Assignment: For each line below that contains the word "parameter", make a copy.
--- Data to use ---
`design/flow/config.mk`:
```
export PLATFORM = sky130hd
export DESIGN_NAME = S011HD1P_X32Y2D128_BW
export DESIGN_NICKNAME = S011HD1P_X32Y2D128_BW
export VERILOG_FILES = /design/flow/design.v
export SDC_FILE = /design/flow/constraint.sdc
export NUM_CORES = 4
export LEC_CHECK = 1
export CORE_UTILIZATION = 30
export SYNTH_MEMORY_MAX_BITS = 65536
```
`design/flow/constraint.sdc`:
```
current_design S011HD1P_X32Y2D128_BW

set clk_period 106.7
set clk_io_pct 0.2

create_clock -name clk0 -period $clk_period [get_ports {CLK}]

set non_clock_inputs [all_inputs -no_clocks]
set_input_delay [expr $clk_period * $clk_io_pct] -clock clk0 $non_clock_inputs
set_output_delay [expr $clk_period * $clk_io_pct] -clock clk0 [all_outputs]
```
`design/flow/design.v`:
```
module S011HD1P_X32Y2D128_BW(
    Q, CLK, CEN, WEN, BWEN, A, D
);
parameter Bits = 128;
parameter Word_Depth = 64;
parameter Add_Width = 6;
parameter Wen_Width = 128;
output reg [Bits-1:0] Q;
input                 CLK;
input                 CEN;
input                 WEN;
input [Wen_Width-1:0] BWEN;
input [Add_Width-1:0] A;
input [Bits-1:0]      D;
wire cen  = ~CEN;
wire wen  = ~WEN;
wire [Wen_Width-1:0] bwen = ~BWEN;
reg [63:0] ram_0 [0:Word_Depth-1];
reg [63:0] ram_1 [0:Word_Depth-1];
always @(posedge CLK) begin
    if(cen && wen) begin
        ram_0[A] <= (D[63:0] & bwen[63:0]) | (ram_0[A] & ~bwen[63:0]);
        ram_1[A] <= (D[127:64] & bwen[127:64]) | (ram_1[A] & ~bwen[127:64]);
    end
    Q <= cen && !wen ? {ram_1[A],ram_0[A]} : {4{$random}};
end
endmodule
```
`design/flow/run.sh`:
```
#!/bin/bash
# OpenROAD 26Q1-2900-gdf79404cd8, Yosys 0.63+post, stock flow scripts
make -C /OpenROAD-flow-scripts/flow DESIGN_CONFIG=/design/flow/config.mk WORK_HOME=/design/flow/orfs finish
```
==> out/results.ini <==
[cells_and_area]
layout.cells.non_filler=34300
layout_top_cell=edfxtp_1
drive_gt1_share_pct=16.9
postLayoutCoreUtil_pct=35.2
syn_to_final_growth_pct=16.7
lay_top_cells=edfxtp_1 (8,192), a22oi_1 (1,704), buf_4 (1,102), a21oi_1 (861), clkbuf_16 (853)

[global_routing]
grt_max_degree=152
gr-usage-all-layers_pct=23.6
antenna_found_initial=71
grt_pass1_vias=203000
grt_pass1_wl_um=1640000
gr-total-overflow=0

[worst_setup_path]
crit_top_cell=buf_4
end_kind=flip-flop
worstSetupStartpoint=A[0]
cp.required_ns=107.51
cp_max_fo=151
worstReg2RegStart=ram_0[34][12]$_DFFE_PP_
critPathKind=input port to flip-flop
path_depth=14
cp_data_arrival_time_ns=28.02
start_kind=input port
cp_slowest_cell=a2111oi_0
path_cells=buf_16 -> buf_4 -> buf_4 -> buf_4 -> buf_4 -> buf_4 -> buf_4 -> or3b_2 -> a21oi_1 -> a2111oi_0 -> nand4_1 -> nor4_2 -> a21oi_4 -> buf_4
worst_r2r_path_depth=9
crit_family=buffers and inverters
cpPeakStageDelay_ns=0.84
cp_num_buf_inv=8

[route]
routed_wl_um=1200000
route.detailed.drc=0
wire_per_inst_um=35.1
dr.pass1.iters=27
via_per_inst=5.71
ant_nets=0
via_count=196000
drt-initial-drc-count=15800

[placement]
gp_congestion=0.920
place_inst=32600
pre_cts_slack_ns=78.51
io_buffers=392
hpwlAfterDp_um=693000

[synth]
synth.yosys.warnings=3
yosysChipArea_um2=320000
yosys_cells=18600
synthesis.area_um2=320000
yosys.area.top_type_share_pct=77.0
async_flop_share_pct=0
largest_area_cell=edfxtp_1
flop_cell=edfxtp_1
netlist_instances=18600
ys_types=80
postSynthSeqShare_pct=77.8
edf_count=8192
topCellsByArea=edfxtp_1 (77%), a22oi_1 (4.0%), a221oi_1 (1.5%), a21oi_1 (1.5%), nand3b_1 (1.3%)
syn_area_per_cell_um2=17.2
synth_flops=8320

[min_path]
hold_class=flip-flop to flip-flop
holdCritStartpoint=ram_1[13][32]$_DFFE_PP_
holdPathStages=5

[die]
die_h_um=1030
fp.dieW_um=1030
row_count=378
core-area_um2=1060000
io_pins=393
chipArea_um2=1070000
fp_util_pct=30.1

[clock_network]
cts_resized=0
post_cts_buffers=0
cts_buffers=849
tritoncts=yes
cts_root_buf=clkbuf_16
ctsHoldBuffers=0
htreeDepth=6
clk_path_buf_depth=5
clk_latency_ns=1.23
path_clk_slew_ns=0.06
clock-sinks=8320

[power]
leakage_uw=0.113
p_total_uw=7050
clkPwrFrac_pct=41.2
power.density_nw_per_um2=18.9
switching_power_uw=1640
seqPwrFrac_pct=52.2
peakVddDrop_mv=0.0164
p_int_uw=5410
swShare_pct=23.3
comb_power_share_pct=6.6

[sta]
layout_min_cycle_time_ns=27.22
fmax_ghz=0.0367
slew_headroom_pct=-7.47
slew_violations=16
hold_violations=0
finalSetupTns_ns=0
period_used_pct=25.5
rsz0062_at_grt=false
worstMarginPinSlew_ns=1.61
setup_ws_ns=79.48
fin_skew_ns=0.144
setup_viol=0

[job]
log.warning_count=41
maxCapViolCount=2

[status]
violations=max-capacitance violations, max-slew violations
status=complete, but fails checks

-- layout make-up --
cell class                 count  area [um2]
antenna                       85         213
sequential                  8320      249000
multi-input combinational   8715       66600
fill                       97000      687000
inverter                       4        46.3
tap                        14100       17600
clock inverter               473        4660
clock buffer                1073       22300
timing repair buffer        1533       13000
-- worst paths after layout --
path	end	slack (ns)
worst max-delay path	ram_0[61][24]$_DFFE_PP_	79.48
worst min-delay path	Q[96]$_SDFF_PN0_	0.77
worst max register to register	ram_0[17][12]$_DFFE_PP_	102.81
worst min register to register	Q[96]$_SDFF_PN0_	0.77
-- cells in the mapped netlist (75+ instances only) --
cell type	number
edfxtp_1	8192
a22oi_1	1704
a21oi_1	951
clkbuf_1	686
o22ai_1	621
a221oi_1	562
nand3b_1	552
buf_2	508
nand3_1	454
or3b_2	405
nor2_1	340
a22o_1	266
mux2i_1	261
o21ai_0	243
a2111oi_0	229
mux2_2	221
nand2_1	207
buf_1	182
mux4_2	139
and3_1	136
nor3b_1	135
nor3_1	130
dfxtp_1	128
nor4_1	101
a31oi_1	96
o22a_1	81
nand4_1	75
-- metal layers --
| layer | GRT usage [%] | vias to the layer above | wire length [um] | part of all wire (%) |
|---|---|---|---|---|
| met5 | 4.85 | - | 6700 | 0.56 |
| met4 | 12.3 | 221 | 81400 | 6.8 |
| met3 | 23.4 | 3570 | 264000 | 22 |
| met2 | 32.2 | 17600 | 511000 | 42 |
| met1 | 22.0 | 95200 | 341000 | 28 |
| li1 | - | 79100 | - | - |
-- metrics by stage --
stage,instance area (um2),hold slack (ns)
4_1_cts,373000,0.772
5_1_grt,373000,0.811
3_5_place_dp,346000,0.780
6_report,373000,0.767
2_1_floorplan,320000,0.579
3_3_place_gp,346000,0.790
-- sequential cells by signal, indices dropped and copies added (netlist names) --
name   flops
ram_0   4096
ram_1   4096
Q        128
-- cell families after synthesis --
logic type	synth area share, %
buffers and inverters	2.24
AOI/OAI and AO/OA	11.4
muxes	2.58
and+or+nand+nor	6.03
DFF	77.8
-- worst min-delay path, stage by stage, from the launching register on --
cell and delay [ns]:
edfxtp_1 0.32, a22oi_1 0.06, o22ai_1 0.11, or2_2 0.14, nor4_2 0.07, nor2_1 0.09
-- power groups by stage --
| stage | Sequential, uW | Clock, uW | Combinational (uW) |
|---|---|---|---|
| 4_1_cts | 3680 | 2930 | 459 |
| 5_1_grt | 3680 | 3050 | 492 |
| 6_report | 3680 | 2900 | 468 |
No activity file was given, so power comes from the tool's default toggle rates.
---
Exercise result:
parameter Bits = 128;
parameter Word_Depth = 64;
parameter Add_Width = 6;
parameter Wen_Width = 128;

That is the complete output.